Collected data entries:
## src/tpg_cfg.svh

```systemverilog
// register map, field positions and reset values of the three pin block
// assumes inclusion by bare name from every design file that needs it
`ifndef TPG_CFG_SVH
`define TPG_CFG_SVH

// ------------------------------------------------------------------
// register addresses
// ------------------------------------------------------------------
`define TPG_ADDR_W          8
`define TPG_ADDR_PIN12      8'h1B
`define TPG_ADDR_PIN3       8'h1C

// ------------------------------------------------------------------
// pin_one_two_config fields
// ------------------------------------------------------------------
`define TPG_B_P2_DIR        7
`define TPG_B_P1_DIR        6
`define TPG_B_P2_OUT        5
`define TPG_B_P1_OUT        4
`define TPG_B_P2_SEL        3
`define TPG_B_P1_SEL        2
`define TPG_B_P1_SBY        1
`define TPG_B_P1_CONV1      0

// ------------------------------------------------------------------
// pin_three_and_misc_config fields
// ------------------------------------------------------------------
`define TPG_B_P3_DIR        7
`define TPG_B_P3_OUT        6
`define TPG_B_REG0_EN       5
`define TPG_B_CHG_SEL       4
`define TPG_B_UNUSED        3
`define TPG_B_P2_IRQ        2
`define TPG_B_P1_IRQ        1
`define TPG_B_P2_CONV2      0

// ------------------------------------------------------------------
// reset values and masks
// ------------------------------------------------------------------
`define TPG_RST_PIN12       8'h00
`define TPG_RST_PIN3        8'h00
`define TPG_PIN3_WMASK      8'hF7
`define TPG_RST_RDATA       8'h00
`define TPG_PIN_IDLE        1'b1
`define TPG_PIN_CNT         3

`endif

```

## src/tpg_pkg.sv

```systemverilog
// types shared by the three pin block
// assumes nothing beyond a SystemVerilog compiler
package tpg_pkg;

  // ------------------------------------------------------------------
  // edge interrupt hold state, one-hot
  // ------------------------------------------------------------------
  typedef enum logic [2:0] {
    IRQ_IDLE  = 3'h1,
    IRQ_SET   = 3'h2,
    IRQ_ARMED = 3'h4
  } tpg_irq_state_t;

endpackage
```

## src/tpg_pin_if.sv

```systemverilog
// carrier for synchronised pin levels and edge pulses
// assumes one clock shared by producer and consumer
`timescale 1ns/10ps

interface tpg_pin_if #(
  parameter int N = 3
);
  logic [N-1:0] level;
  logic [N-1:0] rise;
  logic [N-1:0] fall;

  modport src (output level, output rise, output fall);
  modport dst (input  level, input  rise, input  fall);
endinterface

```

## src/tpg_gpio.sv

```systemverilog
// three open-drain pins: outputs, edge interrupts, converter control, conversion trigger
// assumes register accesses come as byte strobes from the serial host port
// and converter requests from the register side arrive as levels
`timescale 1ns/10ps
`include "tpg_cfg.svh"

// How it works
// - a pin one or two set as output floats when its level bit is 1 and pulls low when 0.
// - pin three set as output floats when its level bit is 1 and pulls low when 0.
// - pin three as input with trigger enabled starts a conversion on the rising edge if the edge bit is high, else falling.
// - pin two as input with interrupt on and converter-two control off pulls the interrupt low on the chosen edge, falling for 1.
// - pin one as input with interrupt on and both its converter controls off pulls the interrupt low on the chosen edge, falling for 1.
// - pin two as input with interrupt off and converter-two control on turns converter two on while the pin matches the select bit.
// - pin one as input with only converter-one control on turns converter one on while the pin matches the select bit.
// - pin one as input with only standby control on puts both converters in standby while the pin matches the select bit.
// - the pin one and two register sits at address 1B and the pin three register at 1C.
// - every bit of both registers except bit 3 of 1C is writable and reads back the last written value; that bit reads 0.
// - an edge interrupt is released only after two chosen edges followed by a host read.
// - an undervoltage event or turning the pin into an output also releases the interrupt.
// - every pin passes two flip-flops before the edge logic sees it.
// - a converter under pin control runs only when register and pin both ask, and idles only when both ask standby.
module tpg_gpio (
  input  wire logic                   i_clk,
  input  wire logic                   i_rst,
  input  wire logic                   i_ce,
  input  wire logic [2:0]             i_pin_i,
  output logic      [2:0]             o_pin_o,
  output logic      [2:0]             o_pin_oe,
  input  wire logic                   i_reg_we,
  input  wire logic                   i_reg_rd,
  input  wire logic [`TPG_ADDR_W-1:0] i_reg_addr,
  input  wire logic [7:0]             i_reg_wdata,
  output logic      [7:0]             o_reg_rdata,
  input  wire logic                   i_undervoltage_lockout,
  input  wire logic                   i_pin_three_conv_trigger_en,
  input  wire logic                   i_pin_three_trigger_edge,
  input  wire logic                   i_buck_one_en,
  input  wire logic                   i_buck_two_en,
  input  wire logic                   i_buck_standby,
  output logic                        o_buck_one_en,
  output logic                        o_buck_two_en,
  output logic                        o_buck_standby,
  output logic                        o_conv_start,
  output logic                        o_int_n,
  output logic                        o_regulator_zero_enable,
  output logic                        o_charge_voltage_select
);

  // ------------------------------------------------------------------
  // register file
  // ------------------------------------------------------------------
  logic [7:0] pin12_reg;
  logic [7:0] pin3_reg;
  logic       hit12;
  logic       hit3;

  assign hit12 = (i_reg_addr == `TPG_ADDR_PIN12);
  assign hit3  = (i_reg_addr == `TPG_ADDR_PIN3);

  always_ff @(posedge i_clk or posedge i_rst) begin
    if (i_rst) begin
      pin12_reg <= `TPG_RST_PIN12;
      pin3_reg  <= `TPG_RST_PIN3;
    end else if (i_ce && i_reg_we) begin
      if (hit12) begin
        pin12_reg <= i_reg_wdata;
      end
      if (hit3) begin
        pin3_reg <= i_reg_wdata & `TPG_PIN3_WMASK;
      end
    end
  end

  always_ff @(posedge i_clk or posedge i_rst) begin
    if (i_rst) begin
      o_reg_rdata <= `TPG_RST_RDATA;
    end else if (i_ce && i_reg_rd) begin
      if (hit12) begin
        o_reg_rdata <= pin12_reg;
      end else if (hit3) begin
        o_reg_rdata <= pin3_reg;
      end else begin
        o_reg_rdata <= `TPG_RST_RDATA;
      end
    end
  end

  always_ff @(posedge i_clk or posedge i_rst) begin
    if (i_rst) begin
      o_regulator_zero_enable <= 1'b0;
      o_charge_voltage_select <= 1'b0;
    end else if (i_ce) begin
      o_regulator_zero_enable <= pin3_reg[`TPG_B_REG0_EN];
      o_charge_voltage_select <= pin3_reg[`TPG_B_CHG_SEL];
    end
  end

  // ------------------------------------------------------------------
  // field views
  // ------------------------------------------------------------------
  logic [2:0] dir;
  logic [2:0] out_lvl;
  logic [1:0] sel;
  logic [1:0] irq_en;
  logic       conv1_ctl;
  logic       sby_ctl;
  logic       conv2_ctl;

  assign dir       = {pin3_reg[`TPG_B_P3_DIR], pin12_reg[`TPG_B_P2_DIR],
                      pin12_reg[`TPG_B_P1_DIR]};
  assign out_lvl   = {pin3_reg[`TPG_B_P3_OUT], pin12_reg[`TPG_B_P2_OUT],
                      pin12_reg[`TPG_B_P1_OUT]};
  assign sel       = {pin12_reg[`TPG_B_P2_SEL], pin12_reg[`TPG_B_P1_SEL]};
  assign irq_en    = {pin3_reg[`TPG_B_P2_IRQ], pin3_reg[`TPG_B_P1_IRQ]};
  assign conv1_ctl = pin12_reg[`TPG_B_P1_CONV1];
  assign sby_ctl   = pin12_reg[`TPG_B_P1_SBY];
  assign conv2_ctl = pin3_reg[`TPG_B_P2_CONV2];

  // ------------------------------------------------------------------
  // pin input synchroniser
  // ------------------------------------------------------------------
  tpg_pin_if #(.N(`TPG_PIN_CNT)) pins ();

  tpg_pin_sync #(.N(`TPG_PIN_CNT)) u_sync (
    .i_clk (i_clk),
    .i_rst (i_rst),
    .i_ce  (i_ce),
    .i_pin (i_pin_i),
    .pins  (pins.src)
  );

  // ------------------------------------------------------------------
  // open-drain drivers: enable only to pull low
  // ------------------------------------------------------------------
  always_ff @(posedge i_clk or posedge i_rst) begin
    if (i_rst) begin
      o_pin_o  <= 3'h0;
      o_pin_oe <= 3'h0;
    end else if (i_ce) begin
      o_pin_o  <= 3'h0;
      o_pin_oe <= dir & ~out_lvl;
    end
  end

  // ------------------------------------------------------------------
  // conversion trigger on pin three
  // ------------------------------------------------------------------
  logic trig_edge;

  assign trig_edge = i_pin_three_trigger_edge ? pins.rise[2] : pins.fall[2];

  always_ff @(posedge i_clk or posedge i_rst) begin
    if (i_rst) begin
      o_conv_start <= 1'b0;
    end else if (i_ce) begin
      o_conv_start <= ~dir[2] & i_pin_three_conv_trigger_en & trig_edge;
    end
  end

  // ------------------------------------------------------------------
  // edge interrupts for pins one and two
  // ------------------------------------------------------------------
  logic [1:0] irq_mode;
  logic [1:0] irq_edge;
  logic [1:0] irq_active;
  tpg_pkg::tpg_irq_state_t irq_state_reg [2];

  assign irq_mode[0] = ~dir[0] & irq_en[0] & ~conv1_ctl & ~sby_ctl;
  assign irq_mode[1] = ~dir[1] & irq_en[1] & ~conv2_ctl;

  for (genvar k = 0; k < 2; k++) begin : g_irq
    tpg_pkg::tpg_irq_state_t irq_state_next;
    logic                    release_hw;

    // falling edge when the select bit is 1
    assign irq_edge[k]   = irq_mode[k] & (sel[k] ? pins.fall[k] : pins.rise[k]);
    assign release_hw    = i_undervoltage_lockout | dir[k];
    assign irq_active[k] = (irq_state_reg[k] != tpg_pkg::IRQ_IDLE);

    always_comb begin
      irq_state_next = irq_state_reg[k];
      case (irq_state_reg[k])
        tpg_pkg::IRQ_IDLE: begin
          if (irq_edge[k] && !i_undervoltage_lockout) begin
            irq_state_next = tpg_pkg::IRQ_SET;
          end
        end
        tpg_pkg::IRQ_SET: begin
          if (release_hw) begin
            irq_state_next = tpg_pkg::IRQ_IDLE;
          end else if (irq_edge[k]) begin
            irq_state_next = tpg_pkg::IRQ_ARMED;
          end
        end
        tpg_pkg::IRQ_ARMED: begin
          if (release_hw) begin
            irq_state_next = tpg_pkg::IRQ_IDLE;
          end else if (i_reg_rd && irq_edge[k]) begin
            irq_state_next = tpg_pkg::IRQ_SET;    // new edge beats the read
          end else if (i_reg_rd) begin
            irq_state_next = tpg_pkg::IRQ_IDLE;
          end
        end
        default: begin
          irq_state_next = tpg_pkg::IRQ_IDLE;
        end
      endcase
    end

    always_ff @(posedge i_clk or posedge i_rst) begin
      if (i_rst) begin
        irq_state_reg[k] <= tpg_pkg::IRQ_IDLE;
      end else if (i_ce) begin
        irq_state_reg[k] <= irq_state_next;
      end
    end
  end

  always_ff @(posedge i_clk or posedge i_rst) begin
    if (i_rst) begin
      o_int_n <= 1'b1;
    end else if (i_ce) begin
      o_int_n <= ~|irq_active;
    end
  end

  // ------------------------------------------------------------------
  // converter control
  // ------------------------------------------------------------------
  logic conv1_mode;
  logic sby_mode;
  logic conv2_mode;
  logic pin_conv1_req;
  logic pin_sby_req;
  logic pin_conv2_req;

  assign conv1_mode    = ~dir[0] & ~irq_en[0] & ~sby_ctl & conv1_ctl;
  assign sby_mode      = ~dir[0] & ~irq_en[0] & ~conv1_ctl & sby_ctl;
  assign conv2_mode    = ~dir[1] & ~irq_en[1] & conv2_ctl;
  // a pin that does not control a converter never vetoes the register side
  assign pin_conv1_req = ~conv1_mode | (pins.level[0] == sel[0]);
  assign pin_sby_req   = ~sby_mode | (pins.level[0] == sel[0]);
  assign pin_conv2_req = ~conv2_mode | (pins.level[1] == sel[1]);

  always_ff @(posedge i_clk or posedge i_rst) begin
    if (i_rst) begin
      o_buck_one_en  <= 1'b0;
      o_buck_two_en  <= 1'b0;
      o_buck_standby <= 1'b0;
    end else if (i_ce) begin
      o_buck_one_en  <= i_buck_one_en & pin_conv1_req;
      o_buck_two_en  <= i_buck_two_en & pin_conv2_req;
      o_buck_standby <= i_buck_standby & pin_sby_req;
    end
  end
endmodule

```

## src/tpg_pin_sync.sv

```systemverilog
// two-stage pin synchroniser with edge detection after the second stage
// assumes pins may change at any time relative to i_clk
`timescale 1ns/10ps
`include "tpg_cfg.svh"

module tpg_pin_sync #(
  parameter int N = 3
) (
  input  wire logic         i_clk,
  input  wire logic         i_rst,
  input  wire logic         i_ce,
  input  wire logic [N-1:0] i_pin,
  tpg_pin_if.src            pins
);

  logic [N-1:0] stage1_reg;
  logic [N-1:0] stage2_reg;
  logic [N-1:0] prev_reg;

  // ------------------------------------------------------------------
  // synchroniser and edge history, one lane per pin
  // ------------------------------------------------------------------
  for (genvar k = 0; k < N; k++) begin : g_lane
    always_ff @(posedge i_clk or posedge i_rst) begin
      if (i_rst) begin
        // pins idle high on their pull-ups, so no false edge follows reset
        stage1_reg[k] <= `TPG_PIN_IDLE;
        stage2_reg[k] <= `TPG_PIN_IDLE;
        prev_reg[k]   <= `TPG_PIN_IDLE;
      end else if (i_ce) begin
        stage1_reg[k] <= i_pin[k];
        stage2_reg[k] <= stage1_reg[k];
        prev_reg[k]   <= stage2_reg[k];
      end
    end
  end

  assign pins.level = stage2_reg;
  assign pins.rise  = stage2_reg & ~prev_reg;
  assign pins.fall  = ~stage2_reg & prev_reg;
endmodule

```

## config.mk

```make
export PLATFORM = sky130hd
export DESIGN_NAME = tpg_gpio
export DESIGN_NICKNAME = d
export VERILOG_FILES = /design/src/tpg_pkg.sv /design/src/tpg_pin_if.sv /design/src/tpg_gpio.sv /design/src/tpg_pin_sync.sv
export VERILOG_INCLUDE_DIRS = /design/src
export SDC_FILE = /design/constraint.sdc
export NUM_CORES = 1
export LEC_CHECK = 0
export BUFFER_PORTS_ARGS = -buffer_cell sky130_fd_sc_hd__clkbuf_2
export CELL_PAD_IN_SITES_DETAIL_PLACEMENT = 2
export CELL_PAD_IN_SITES_GLOBAL_PLACEMENT = 2
export CORE_MARGIN = 4
export CORE_UTILIZATION = 37
export CTS_CLUSTER_SIZE = 40
export DETAILED_ROUTE_END_ITERATION = 10
export HOLD_SLACK_MARGIN = 0.03
export PLACE_DENSITY = 0.88
export SLEW_MARGIN = 25
export SYNTH_ARGS = -nofsm -noshare
export SYNTH_HDL_FRONTEND = slang
export SYNTH_SLANG_ARGS = --single-unit
```

## constraint.sdc

```tcl
create_clock -name i_clk -period 3.5 [get_ports i_clk]
set_input_delay 0.525 -clock i_clk [delete_from_list [all_inputs] [get_ports i_clk]]
set_output_delay 0.525 -clock i_clk [all_outputs]
set_load 0.005 [all_outputs]
```

==> impl_metrics.tcl, run 1 <==
set metrics [dict create \
    status "finished clean" \
    clock_path_buffers 2 \
    yosysMostFrequentCell "dfrtp_1" \
    cp.arrival_ns 2.40 \
    clk_pin_slew_ns 0.09 \
    synth_top_area_cell "dfrtp_1" \
    min_period_ns 2.21 \
    synth_edf_count 0 \
    fillers 661 \
    fin_nets 283 \
    root_buffer "clkbuf_8" \
    grt_max_degree 49 \
    numCtsBuffers 5 \
    p_leak_nw 1.27 \
    std_cell_rows 28 \
    synthTopCellsByCount "dfrtp_1 (36), nor2_1 (19), mux2_1 (17), a21oi_1 (14), dfstp_2 (12)" \
    yosysWarnings 0 \
    fin_util_pct 45.4 \
    crit_buf_inv 0 \
    met3_usage_pct 3.22 \
    finalPower_mw 1.36 \
    cap_viol_max_count 0 \
    crit_family "compound AO/OA/AOI/OAI gates" \
    vias 1788 \
    drtPass1Iterations 4 \
    synth-async-reset-ratio_pct 100 \
    drt_wl_total_um 6280 \
    worst_setup_path_end_kind "flop" \
    die_h_um 87.3 \
    fin_setup_tns_ns 0 \
    core_area_um2 6030 \
    worstSetupPathType "flop to flop" \
    crit_fanout 5 \
    drt-wirelength-per-cell_um 19.1 \
    gp_congestion 0.758 \
    grt_overflow 0 \
    viasPerCell 5.43 \
    die_w_um 87.3 \
    cp-startpoint "u_sync.pins.level[1]" \
    grt_usage_pct 17.6 \
    multi_input_area_um2 1020 \
    synth_flop_cell "dfrtp_1" \
    power.density_nw_per_um2 496 \
    path_cells "or3b_4 -> a2111oi_4 -> o2bb2ai_2 -> nand3_2 -> mux2_4" \
    place_area_um2 2620 \
    cts.htree.levels 2 \
    start_util_pct 38.6 \
    postCtsResizedCells 0 \
    hold_slack_ns 0.341 \
    crit_slowest_cell "dfstp_2" \
    hp-class "primary input to async pin" \
    r2r-start "u_sync.pins.level[1]" \
    clkSinkCount 48 \
    rsz0062_at_grt "no" \
    syn_area_um2 2330 \
    cts_hold_buf 0 \
    dp.cells 321 \
    yosysTopAreaCellShare_pct 38.7 \
    skew_ns 0.00411 \
    fmax_mhz 452 \
    layout.cells.non_filler 329 \
    cp-start-kind "flop" \
    grt_pass1_wl_um 10300 \
    busiest_layer "met2" \
    setup_viol 0 \
    finalHoldViolCount 0 \
    synthCells 204 \
    insertion_delay_ns 0.30 \
    cpPeakStageDelay_ns 0.58 \
    pre_cts_ws_ns 1.04 \
    ys_seq_area_share_pct 52.3 \
    grt_pass1_vias 1910 \
    syn2layout_area_growth_pct 17.6 \
    post_cts_buffers 0 \
    ios 51 \
    synth_cell_types 49 \
    maxSlewHeadroom_pct 43.5 \
    dp_hpwl_um 4450 \
    met2_usage_pct 30.6 \
    final-seq-area_um2 1220 \
    worst_slack_ns 1.29 \
    fin_crit_sh_pct 63.2 \
    fin_area_um2 2740 \
    port_buffers 47 \
    worst_pin_slew_ns 0.847 \
    use_met1_pct 22.8 \
    drcViolationCount 0 \
    dr.first_iter.drc_count 85 \
    antenna_cells 0 \
    ant_nets 0 \
    crit_required_ns 3.69 \
    cts_tree "done" \
    antenna_found_initial 0 \
    die_area_um2 7620 \
    yosys-top-cells-area "dfrtp_1 (39%), dfstp_2 (14%), mux2_1 (8.2%), mux2_2 (5.3%), nor2_1 (3.1%)" \
    layout-drive-gt1-share_pct 35.4 \
    synth-seq-cells 48 \
    peakVddDrop_mv 0.287 \
    drv_slew 0 \
    synth.avg_cell_area_um2 11.4 \
]
## worst paths after layout
kind	to	slack (ns)	cells past startpoint
setup / recovery	irq_state_reg[2]	1.29	5
hold / removal	o_charge_voltage_select	0.34	2
setup reg to reg	irq_state_reg[2]	1.29	5
hold reg to reg	o_int_n	0.47	2
max in group asynchronous	o_buck_standby	2.65	2
min in group i_clk	u_sync.stage1_reg[2]	0.45	2
## logic make-up (layout without fill, tap and decap cells)
| group | Yosys count | count (layout) | share of synthesized area [%] |
|---|---|---|---|
| and+or+nand+nor | 62 | 62 | 15.6 |
| DFF | 48 | 48 | 52.3 |
| AOI/OAI and AO/OA | 42 | 42 | 12.9 |
| muxes | 29 | 29 | 14.2 |
| buffers and inverters | 20 | 68 | 4.09 |
| xor gates and xnor gates | 2 | 2 | 0.753 |
| other | 1 | 3 | 0.161 |
## final cells by class
cell class | instances | area share, %
multi-input combinational | 138 | 37.4
clock inverter | 3 | 1.55
inverter | 11 | 1.55
timing repair buffer | 49 | 9.14
sequential | 48 | 44.4
tap | 75 | 3.43
clock buffer | 5 | 2.51
## routing by layer
| metal | up-vias | share of wire [%] | wire length [um] |
|---|---|---|---|
| met5 | - | 0 | 0 |
| met4 | 0 | 0.54 | 34 |
| met3 | 4 | 3.3 | 206 |
| met2 | 34 | 51 | 3230 |
| met1 | 929 | 45 | 2810 |
| li1 | 821 | - | - |
## where the power goes
part	switching [mW]	internal, mW
registers	0.0686	0.636
logic	0.132	0.119
clock network	0.190	0.212
## layout by cell type (no fill, tap or decap), types with 5 or more instances in the layout
cell type,n
a22oi_1,7
nor2_1,19
nand2b_1,5
clkbuf_8,5
dfstp_2,12
mux2_1,17
nand2_1,8
a21oi_1,14
inv_1,9
dfrtp_1,36
mux2_2,11
clkbuf_2,47
(Power assumes the default switching activity.)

Work task - Answer with one number only: how many lines in the data contain the word "constraint"?

Output for this task - 2